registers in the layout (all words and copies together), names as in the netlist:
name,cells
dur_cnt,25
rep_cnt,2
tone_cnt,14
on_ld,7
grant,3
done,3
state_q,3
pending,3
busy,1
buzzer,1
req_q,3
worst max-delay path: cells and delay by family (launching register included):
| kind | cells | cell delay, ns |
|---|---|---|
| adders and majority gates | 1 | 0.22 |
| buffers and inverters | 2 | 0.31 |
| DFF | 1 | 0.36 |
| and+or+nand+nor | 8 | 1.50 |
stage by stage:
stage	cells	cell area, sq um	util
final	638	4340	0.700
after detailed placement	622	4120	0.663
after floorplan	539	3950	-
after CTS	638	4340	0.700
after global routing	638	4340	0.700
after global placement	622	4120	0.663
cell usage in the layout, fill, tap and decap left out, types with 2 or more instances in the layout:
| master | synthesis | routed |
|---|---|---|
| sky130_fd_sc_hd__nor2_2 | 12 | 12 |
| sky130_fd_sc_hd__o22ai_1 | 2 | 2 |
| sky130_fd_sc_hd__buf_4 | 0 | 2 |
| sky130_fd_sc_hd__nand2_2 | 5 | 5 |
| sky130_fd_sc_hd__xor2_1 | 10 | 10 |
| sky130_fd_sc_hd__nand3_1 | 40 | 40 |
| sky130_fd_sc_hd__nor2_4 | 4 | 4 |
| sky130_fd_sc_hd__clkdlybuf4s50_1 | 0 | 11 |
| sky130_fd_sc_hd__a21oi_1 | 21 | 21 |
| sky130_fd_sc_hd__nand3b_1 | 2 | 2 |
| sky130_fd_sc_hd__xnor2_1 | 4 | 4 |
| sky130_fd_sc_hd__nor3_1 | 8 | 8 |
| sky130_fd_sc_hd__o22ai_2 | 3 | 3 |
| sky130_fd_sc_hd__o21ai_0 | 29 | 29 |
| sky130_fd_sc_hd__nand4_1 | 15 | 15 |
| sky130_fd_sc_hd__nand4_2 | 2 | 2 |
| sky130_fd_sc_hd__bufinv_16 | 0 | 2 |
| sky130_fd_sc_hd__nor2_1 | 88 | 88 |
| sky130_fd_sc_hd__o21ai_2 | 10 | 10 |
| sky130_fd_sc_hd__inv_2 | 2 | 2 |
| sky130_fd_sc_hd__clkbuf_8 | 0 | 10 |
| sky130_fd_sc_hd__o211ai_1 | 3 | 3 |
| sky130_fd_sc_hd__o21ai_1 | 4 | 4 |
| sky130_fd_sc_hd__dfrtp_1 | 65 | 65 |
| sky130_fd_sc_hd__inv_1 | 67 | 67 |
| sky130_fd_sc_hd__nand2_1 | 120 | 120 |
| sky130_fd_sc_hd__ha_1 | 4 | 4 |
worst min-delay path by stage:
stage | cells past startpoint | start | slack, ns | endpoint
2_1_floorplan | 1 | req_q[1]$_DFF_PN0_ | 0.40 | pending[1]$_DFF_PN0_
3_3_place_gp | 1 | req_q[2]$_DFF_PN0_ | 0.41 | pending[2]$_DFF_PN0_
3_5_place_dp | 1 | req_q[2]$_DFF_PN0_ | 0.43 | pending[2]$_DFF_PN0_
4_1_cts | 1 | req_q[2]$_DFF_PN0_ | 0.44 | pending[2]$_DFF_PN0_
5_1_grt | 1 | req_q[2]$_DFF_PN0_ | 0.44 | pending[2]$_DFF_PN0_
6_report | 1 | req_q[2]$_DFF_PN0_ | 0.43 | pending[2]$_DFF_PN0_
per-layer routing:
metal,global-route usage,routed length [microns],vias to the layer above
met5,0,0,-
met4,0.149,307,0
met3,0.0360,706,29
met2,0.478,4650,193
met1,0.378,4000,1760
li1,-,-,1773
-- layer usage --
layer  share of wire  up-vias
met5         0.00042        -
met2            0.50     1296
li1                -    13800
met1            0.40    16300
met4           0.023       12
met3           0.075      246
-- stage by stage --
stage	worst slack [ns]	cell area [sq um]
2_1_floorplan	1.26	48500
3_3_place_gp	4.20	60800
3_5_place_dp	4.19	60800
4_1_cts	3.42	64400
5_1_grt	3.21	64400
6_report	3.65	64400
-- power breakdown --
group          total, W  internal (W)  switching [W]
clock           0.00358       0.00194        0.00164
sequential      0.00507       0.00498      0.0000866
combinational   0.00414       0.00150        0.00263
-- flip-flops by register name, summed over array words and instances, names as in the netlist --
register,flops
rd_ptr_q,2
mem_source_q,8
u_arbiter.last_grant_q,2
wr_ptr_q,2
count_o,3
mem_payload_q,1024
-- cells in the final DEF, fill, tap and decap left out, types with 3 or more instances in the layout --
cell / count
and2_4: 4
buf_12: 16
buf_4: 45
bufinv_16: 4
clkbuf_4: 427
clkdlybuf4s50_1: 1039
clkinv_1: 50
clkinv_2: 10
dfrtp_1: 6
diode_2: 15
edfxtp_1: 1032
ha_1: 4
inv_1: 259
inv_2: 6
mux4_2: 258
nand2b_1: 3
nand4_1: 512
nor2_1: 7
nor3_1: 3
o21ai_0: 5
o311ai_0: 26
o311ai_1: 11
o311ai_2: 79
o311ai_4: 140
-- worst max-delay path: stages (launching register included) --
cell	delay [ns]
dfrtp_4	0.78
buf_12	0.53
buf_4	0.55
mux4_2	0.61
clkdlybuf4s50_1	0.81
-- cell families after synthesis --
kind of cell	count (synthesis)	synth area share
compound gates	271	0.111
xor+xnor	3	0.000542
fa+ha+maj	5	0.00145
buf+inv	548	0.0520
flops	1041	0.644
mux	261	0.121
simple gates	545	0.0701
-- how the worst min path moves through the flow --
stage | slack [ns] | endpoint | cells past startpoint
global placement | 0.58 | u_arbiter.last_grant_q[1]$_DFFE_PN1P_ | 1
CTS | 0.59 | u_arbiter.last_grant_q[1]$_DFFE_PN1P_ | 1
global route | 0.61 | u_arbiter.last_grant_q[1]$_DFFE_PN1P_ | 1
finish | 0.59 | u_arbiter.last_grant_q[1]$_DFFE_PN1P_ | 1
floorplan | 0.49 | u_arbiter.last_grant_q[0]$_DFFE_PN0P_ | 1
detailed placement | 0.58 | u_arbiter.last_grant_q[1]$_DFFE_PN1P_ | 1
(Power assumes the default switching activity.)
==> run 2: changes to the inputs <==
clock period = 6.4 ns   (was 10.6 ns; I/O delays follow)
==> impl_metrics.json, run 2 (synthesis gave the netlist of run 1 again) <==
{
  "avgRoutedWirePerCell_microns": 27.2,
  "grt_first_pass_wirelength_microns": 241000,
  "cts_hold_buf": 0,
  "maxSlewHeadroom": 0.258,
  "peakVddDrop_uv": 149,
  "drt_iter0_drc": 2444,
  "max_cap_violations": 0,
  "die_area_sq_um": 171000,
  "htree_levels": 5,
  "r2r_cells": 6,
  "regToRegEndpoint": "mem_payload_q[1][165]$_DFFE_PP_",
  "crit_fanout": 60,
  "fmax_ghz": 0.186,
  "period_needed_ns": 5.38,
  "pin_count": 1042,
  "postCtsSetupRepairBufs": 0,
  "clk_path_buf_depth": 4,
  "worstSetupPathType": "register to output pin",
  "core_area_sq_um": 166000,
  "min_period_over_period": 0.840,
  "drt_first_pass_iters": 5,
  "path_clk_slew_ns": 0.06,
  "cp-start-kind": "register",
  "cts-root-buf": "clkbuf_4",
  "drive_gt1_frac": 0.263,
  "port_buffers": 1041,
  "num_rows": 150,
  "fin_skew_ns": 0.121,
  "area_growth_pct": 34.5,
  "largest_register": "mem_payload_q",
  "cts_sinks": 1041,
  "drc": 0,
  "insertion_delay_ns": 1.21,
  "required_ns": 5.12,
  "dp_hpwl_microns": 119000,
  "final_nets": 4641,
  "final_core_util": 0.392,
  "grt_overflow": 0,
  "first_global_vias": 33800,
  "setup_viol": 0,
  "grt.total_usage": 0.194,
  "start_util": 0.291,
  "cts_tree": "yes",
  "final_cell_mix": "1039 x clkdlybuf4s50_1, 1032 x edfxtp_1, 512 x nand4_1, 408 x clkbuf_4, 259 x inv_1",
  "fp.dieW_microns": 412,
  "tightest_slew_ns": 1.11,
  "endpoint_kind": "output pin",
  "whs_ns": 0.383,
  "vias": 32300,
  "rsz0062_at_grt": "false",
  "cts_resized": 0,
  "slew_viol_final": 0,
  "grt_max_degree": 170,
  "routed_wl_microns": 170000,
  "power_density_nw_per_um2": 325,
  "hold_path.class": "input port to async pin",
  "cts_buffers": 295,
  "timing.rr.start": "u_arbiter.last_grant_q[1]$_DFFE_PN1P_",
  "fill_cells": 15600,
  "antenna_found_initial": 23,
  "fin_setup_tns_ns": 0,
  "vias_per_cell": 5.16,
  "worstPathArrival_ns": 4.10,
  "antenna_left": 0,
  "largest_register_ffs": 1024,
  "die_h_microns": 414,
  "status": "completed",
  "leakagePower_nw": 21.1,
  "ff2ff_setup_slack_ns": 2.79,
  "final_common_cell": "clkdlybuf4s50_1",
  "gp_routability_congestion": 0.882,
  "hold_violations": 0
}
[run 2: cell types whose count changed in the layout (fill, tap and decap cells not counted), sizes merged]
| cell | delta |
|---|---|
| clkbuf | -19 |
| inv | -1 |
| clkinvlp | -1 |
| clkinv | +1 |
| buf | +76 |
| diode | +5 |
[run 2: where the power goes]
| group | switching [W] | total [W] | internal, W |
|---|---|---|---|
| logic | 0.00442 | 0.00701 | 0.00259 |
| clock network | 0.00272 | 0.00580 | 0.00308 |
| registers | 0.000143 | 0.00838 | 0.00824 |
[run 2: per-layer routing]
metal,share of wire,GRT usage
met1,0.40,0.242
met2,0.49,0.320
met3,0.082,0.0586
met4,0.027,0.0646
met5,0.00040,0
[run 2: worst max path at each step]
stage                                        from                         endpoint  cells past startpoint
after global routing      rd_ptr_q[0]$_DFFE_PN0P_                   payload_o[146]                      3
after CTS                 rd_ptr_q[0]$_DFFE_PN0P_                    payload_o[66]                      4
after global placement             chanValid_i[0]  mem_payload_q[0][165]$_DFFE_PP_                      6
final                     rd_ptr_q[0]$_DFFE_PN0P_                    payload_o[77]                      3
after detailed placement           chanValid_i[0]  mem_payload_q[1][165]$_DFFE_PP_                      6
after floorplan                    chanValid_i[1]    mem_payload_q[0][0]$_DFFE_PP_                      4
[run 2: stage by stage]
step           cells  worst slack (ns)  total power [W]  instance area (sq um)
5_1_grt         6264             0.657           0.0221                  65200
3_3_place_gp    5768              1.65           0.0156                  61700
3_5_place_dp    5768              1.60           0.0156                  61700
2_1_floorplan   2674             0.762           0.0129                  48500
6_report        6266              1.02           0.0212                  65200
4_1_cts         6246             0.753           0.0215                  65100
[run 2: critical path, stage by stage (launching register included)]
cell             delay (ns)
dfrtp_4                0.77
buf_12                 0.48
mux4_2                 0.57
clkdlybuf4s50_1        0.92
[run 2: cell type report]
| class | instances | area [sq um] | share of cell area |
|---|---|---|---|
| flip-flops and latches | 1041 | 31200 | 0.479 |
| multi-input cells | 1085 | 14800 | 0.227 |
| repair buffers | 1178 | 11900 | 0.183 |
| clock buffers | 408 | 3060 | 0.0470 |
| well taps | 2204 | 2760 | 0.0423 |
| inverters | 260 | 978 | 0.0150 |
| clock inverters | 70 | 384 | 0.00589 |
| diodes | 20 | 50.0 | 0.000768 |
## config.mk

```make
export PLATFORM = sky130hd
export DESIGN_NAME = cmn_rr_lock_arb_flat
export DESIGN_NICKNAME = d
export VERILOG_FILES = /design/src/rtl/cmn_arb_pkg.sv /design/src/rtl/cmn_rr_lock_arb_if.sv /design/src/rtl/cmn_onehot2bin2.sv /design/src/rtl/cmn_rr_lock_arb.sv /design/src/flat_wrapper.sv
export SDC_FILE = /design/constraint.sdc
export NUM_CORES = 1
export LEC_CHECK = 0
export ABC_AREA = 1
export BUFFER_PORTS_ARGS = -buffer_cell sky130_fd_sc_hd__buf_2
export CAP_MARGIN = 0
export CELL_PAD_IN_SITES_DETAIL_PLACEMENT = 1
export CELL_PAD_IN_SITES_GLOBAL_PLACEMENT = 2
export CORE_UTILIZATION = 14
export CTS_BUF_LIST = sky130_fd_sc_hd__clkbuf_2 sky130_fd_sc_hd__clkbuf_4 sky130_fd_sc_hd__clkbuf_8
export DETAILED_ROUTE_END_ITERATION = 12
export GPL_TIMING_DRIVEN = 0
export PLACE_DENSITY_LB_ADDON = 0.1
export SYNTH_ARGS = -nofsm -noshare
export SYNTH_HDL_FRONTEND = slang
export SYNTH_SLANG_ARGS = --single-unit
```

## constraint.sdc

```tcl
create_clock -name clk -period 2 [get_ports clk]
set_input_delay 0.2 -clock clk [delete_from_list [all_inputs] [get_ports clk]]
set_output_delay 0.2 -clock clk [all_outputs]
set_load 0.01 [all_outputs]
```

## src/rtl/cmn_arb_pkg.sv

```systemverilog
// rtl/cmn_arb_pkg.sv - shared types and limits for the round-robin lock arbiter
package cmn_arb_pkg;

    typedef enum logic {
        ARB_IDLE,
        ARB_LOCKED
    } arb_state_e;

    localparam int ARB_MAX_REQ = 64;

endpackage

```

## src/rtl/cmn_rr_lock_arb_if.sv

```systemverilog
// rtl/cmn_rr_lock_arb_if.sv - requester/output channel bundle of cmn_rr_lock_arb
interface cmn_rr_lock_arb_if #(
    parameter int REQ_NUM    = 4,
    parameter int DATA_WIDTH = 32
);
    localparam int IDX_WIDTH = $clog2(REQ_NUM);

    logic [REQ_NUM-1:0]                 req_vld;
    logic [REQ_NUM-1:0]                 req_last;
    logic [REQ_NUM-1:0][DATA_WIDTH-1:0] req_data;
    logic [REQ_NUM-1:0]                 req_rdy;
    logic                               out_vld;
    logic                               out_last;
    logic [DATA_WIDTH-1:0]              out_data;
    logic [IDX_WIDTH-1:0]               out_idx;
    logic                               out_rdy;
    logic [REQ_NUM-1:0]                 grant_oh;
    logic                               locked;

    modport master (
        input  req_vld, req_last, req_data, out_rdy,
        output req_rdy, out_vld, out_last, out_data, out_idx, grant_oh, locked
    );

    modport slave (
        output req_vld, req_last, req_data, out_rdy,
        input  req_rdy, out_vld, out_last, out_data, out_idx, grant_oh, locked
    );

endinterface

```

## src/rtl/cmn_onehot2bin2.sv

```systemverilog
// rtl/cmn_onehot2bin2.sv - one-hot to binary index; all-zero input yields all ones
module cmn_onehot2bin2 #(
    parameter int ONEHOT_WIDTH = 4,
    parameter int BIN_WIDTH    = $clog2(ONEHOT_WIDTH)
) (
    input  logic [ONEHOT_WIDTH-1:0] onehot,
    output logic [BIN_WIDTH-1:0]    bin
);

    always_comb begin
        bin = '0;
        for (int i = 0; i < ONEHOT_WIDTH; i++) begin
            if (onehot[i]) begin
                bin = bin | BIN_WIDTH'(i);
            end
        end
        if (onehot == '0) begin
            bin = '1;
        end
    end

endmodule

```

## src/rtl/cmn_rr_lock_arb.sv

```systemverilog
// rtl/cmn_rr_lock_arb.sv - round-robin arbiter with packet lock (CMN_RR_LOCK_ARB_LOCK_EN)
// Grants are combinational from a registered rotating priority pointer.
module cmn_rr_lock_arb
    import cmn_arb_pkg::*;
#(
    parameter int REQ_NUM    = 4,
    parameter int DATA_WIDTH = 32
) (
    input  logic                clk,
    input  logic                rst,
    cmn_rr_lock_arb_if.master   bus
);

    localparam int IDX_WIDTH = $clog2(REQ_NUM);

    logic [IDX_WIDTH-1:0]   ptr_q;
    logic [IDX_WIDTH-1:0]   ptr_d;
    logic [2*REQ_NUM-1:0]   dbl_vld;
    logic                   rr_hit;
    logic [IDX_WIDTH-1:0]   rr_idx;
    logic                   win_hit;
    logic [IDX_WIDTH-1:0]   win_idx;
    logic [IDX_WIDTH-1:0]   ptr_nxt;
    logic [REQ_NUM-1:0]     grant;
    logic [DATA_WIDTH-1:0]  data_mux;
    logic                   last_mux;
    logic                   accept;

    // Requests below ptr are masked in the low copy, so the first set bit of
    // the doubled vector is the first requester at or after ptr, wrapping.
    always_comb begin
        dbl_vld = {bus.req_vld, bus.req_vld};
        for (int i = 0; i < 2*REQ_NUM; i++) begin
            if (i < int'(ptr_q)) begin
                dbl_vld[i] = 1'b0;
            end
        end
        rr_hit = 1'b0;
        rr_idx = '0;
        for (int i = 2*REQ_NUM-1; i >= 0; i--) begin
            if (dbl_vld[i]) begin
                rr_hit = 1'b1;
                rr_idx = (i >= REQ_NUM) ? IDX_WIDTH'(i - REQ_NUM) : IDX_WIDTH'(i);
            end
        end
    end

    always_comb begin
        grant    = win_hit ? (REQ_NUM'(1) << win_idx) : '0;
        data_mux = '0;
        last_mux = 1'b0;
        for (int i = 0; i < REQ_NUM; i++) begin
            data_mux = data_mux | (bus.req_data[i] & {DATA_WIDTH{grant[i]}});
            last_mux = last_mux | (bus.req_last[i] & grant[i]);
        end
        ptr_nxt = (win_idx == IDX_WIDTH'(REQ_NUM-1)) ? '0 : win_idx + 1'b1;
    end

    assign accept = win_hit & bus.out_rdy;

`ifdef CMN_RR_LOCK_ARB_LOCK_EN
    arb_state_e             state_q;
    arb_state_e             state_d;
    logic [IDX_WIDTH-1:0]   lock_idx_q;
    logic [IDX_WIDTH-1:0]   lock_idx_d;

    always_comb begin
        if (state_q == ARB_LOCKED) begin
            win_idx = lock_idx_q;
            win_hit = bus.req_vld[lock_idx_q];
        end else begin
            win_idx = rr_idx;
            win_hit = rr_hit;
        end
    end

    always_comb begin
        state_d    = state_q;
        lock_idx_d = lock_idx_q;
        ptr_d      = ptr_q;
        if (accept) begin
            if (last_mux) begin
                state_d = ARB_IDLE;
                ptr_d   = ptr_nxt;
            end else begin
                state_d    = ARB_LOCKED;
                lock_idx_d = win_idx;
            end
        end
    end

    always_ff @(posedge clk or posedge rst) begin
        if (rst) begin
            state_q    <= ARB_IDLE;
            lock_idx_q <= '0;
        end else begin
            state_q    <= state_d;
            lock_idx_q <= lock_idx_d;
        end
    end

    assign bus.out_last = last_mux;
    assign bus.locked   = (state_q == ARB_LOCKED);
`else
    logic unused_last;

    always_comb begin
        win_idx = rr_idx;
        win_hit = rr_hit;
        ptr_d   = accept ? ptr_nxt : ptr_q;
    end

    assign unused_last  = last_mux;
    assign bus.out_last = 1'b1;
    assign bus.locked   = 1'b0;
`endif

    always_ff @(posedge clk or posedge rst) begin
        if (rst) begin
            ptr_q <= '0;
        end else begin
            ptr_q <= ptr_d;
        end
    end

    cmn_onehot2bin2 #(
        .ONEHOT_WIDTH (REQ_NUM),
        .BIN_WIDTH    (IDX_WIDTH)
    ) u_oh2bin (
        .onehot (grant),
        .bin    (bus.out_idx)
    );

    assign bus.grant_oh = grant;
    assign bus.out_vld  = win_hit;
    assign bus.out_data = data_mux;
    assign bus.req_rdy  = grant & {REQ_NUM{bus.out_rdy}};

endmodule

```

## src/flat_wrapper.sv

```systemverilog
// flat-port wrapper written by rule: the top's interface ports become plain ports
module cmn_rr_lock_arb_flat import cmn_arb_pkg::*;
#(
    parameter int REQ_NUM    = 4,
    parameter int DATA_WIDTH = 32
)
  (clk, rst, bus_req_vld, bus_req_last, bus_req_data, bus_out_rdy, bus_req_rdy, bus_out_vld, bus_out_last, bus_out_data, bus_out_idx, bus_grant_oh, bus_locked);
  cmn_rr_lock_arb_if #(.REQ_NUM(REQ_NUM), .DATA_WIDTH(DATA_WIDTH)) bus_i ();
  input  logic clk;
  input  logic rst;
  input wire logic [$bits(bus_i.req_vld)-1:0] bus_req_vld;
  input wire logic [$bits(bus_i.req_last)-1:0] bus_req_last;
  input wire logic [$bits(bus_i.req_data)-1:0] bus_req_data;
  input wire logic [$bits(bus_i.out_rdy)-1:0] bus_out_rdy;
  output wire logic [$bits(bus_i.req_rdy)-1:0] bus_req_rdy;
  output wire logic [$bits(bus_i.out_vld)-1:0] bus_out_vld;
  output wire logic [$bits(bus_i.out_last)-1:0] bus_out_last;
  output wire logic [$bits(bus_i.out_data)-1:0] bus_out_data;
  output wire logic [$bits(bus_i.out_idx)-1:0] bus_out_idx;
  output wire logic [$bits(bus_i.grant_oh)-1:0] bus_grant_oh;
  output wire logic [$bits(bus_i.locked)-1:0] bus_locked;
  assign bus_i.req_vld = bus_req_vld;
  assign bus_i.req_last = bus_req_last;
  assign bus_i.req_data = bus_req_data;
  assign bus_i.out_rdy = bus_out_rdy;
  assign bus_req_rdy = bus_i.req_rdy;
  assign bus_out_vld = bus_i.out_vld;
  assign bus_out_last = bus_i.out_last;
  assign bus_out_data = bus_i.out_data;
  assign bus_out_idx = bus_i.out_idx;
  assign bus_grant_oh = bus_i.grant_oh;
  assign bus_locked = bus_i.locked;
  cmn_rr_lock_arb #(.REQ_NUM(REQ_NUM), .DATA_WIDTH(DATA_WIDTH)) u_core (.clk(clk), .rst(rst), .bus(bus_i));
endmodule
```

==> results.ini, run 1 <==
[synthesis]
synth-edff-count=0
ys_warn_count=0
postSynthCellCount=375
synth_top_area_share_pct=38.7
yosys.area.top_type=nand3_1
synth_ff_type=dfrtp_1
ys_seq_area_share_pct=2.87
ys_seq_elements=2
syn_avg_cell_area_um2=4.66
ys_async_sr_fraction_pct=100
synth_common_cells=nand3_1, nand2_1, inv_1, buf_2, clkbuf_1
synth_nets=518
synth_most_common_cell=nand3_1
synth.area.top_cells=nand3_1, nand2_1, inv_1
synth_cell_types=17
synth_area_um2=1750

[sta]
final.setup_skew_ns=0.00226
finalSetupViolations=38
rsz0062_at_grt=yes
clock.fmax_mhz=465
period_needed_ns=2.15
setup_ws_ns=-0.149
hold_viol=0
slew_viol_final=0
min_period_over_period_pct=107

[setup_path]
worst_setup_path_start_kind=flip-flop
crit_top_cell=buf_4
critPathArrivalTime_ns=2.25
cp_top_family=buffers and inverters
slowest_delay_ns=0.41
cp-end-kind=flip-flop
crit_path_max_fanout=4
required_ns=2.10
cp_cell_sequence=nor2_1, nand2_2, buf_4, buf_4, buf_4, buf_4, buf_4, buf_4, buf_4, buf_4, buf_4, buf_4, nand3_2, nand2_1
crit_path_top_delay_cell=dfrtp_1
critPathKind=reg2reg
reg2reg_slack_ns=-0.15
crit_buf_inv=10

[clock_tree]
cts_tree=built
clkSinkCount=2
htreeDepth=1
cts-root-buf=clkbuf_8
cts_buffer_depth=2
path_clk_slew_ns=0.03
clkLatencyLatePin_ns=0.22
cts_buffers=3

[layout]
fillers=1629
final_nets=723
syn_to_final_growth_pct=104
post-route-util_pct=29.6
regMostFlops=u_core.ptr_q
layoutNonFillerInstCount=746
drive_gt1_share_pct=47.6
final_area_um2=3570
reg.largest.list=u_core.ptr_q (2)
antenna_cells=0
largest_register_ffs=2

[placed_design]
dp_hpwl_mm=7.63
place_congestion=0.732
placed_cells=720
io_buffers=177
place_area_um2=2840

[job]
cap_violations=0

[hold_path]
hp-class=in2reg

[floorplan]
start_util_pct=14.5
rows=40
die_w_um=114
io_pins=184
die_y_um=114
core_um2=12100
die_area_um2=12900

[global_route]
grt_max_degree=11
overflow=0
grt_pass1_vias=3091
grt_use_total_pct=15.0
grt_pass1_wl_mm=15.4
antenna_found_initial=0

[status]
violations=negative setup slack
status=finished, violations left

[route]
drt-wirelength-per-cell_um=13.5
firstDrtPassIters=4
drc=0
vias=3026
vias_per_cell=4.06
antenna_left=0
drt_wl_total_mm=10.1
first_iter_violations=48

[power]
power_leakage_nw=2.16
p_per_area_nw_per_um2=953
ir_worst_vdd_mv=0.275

### Task to complete
Keep both end lines and retype everything in the records above from the line containing "3060 | 0.0470 |" through the line containing "384 | 0.00589 |", exactly, with nothing else.

### Answer box
| clock buffers | 408 | 3060 | 0.0470 |
| well taps | 2204 | 2760 | 0.0423 |
| inverters | 260 | 978 | 0.0150 |
| clock inverters | 70 | 384 | 0.00589 |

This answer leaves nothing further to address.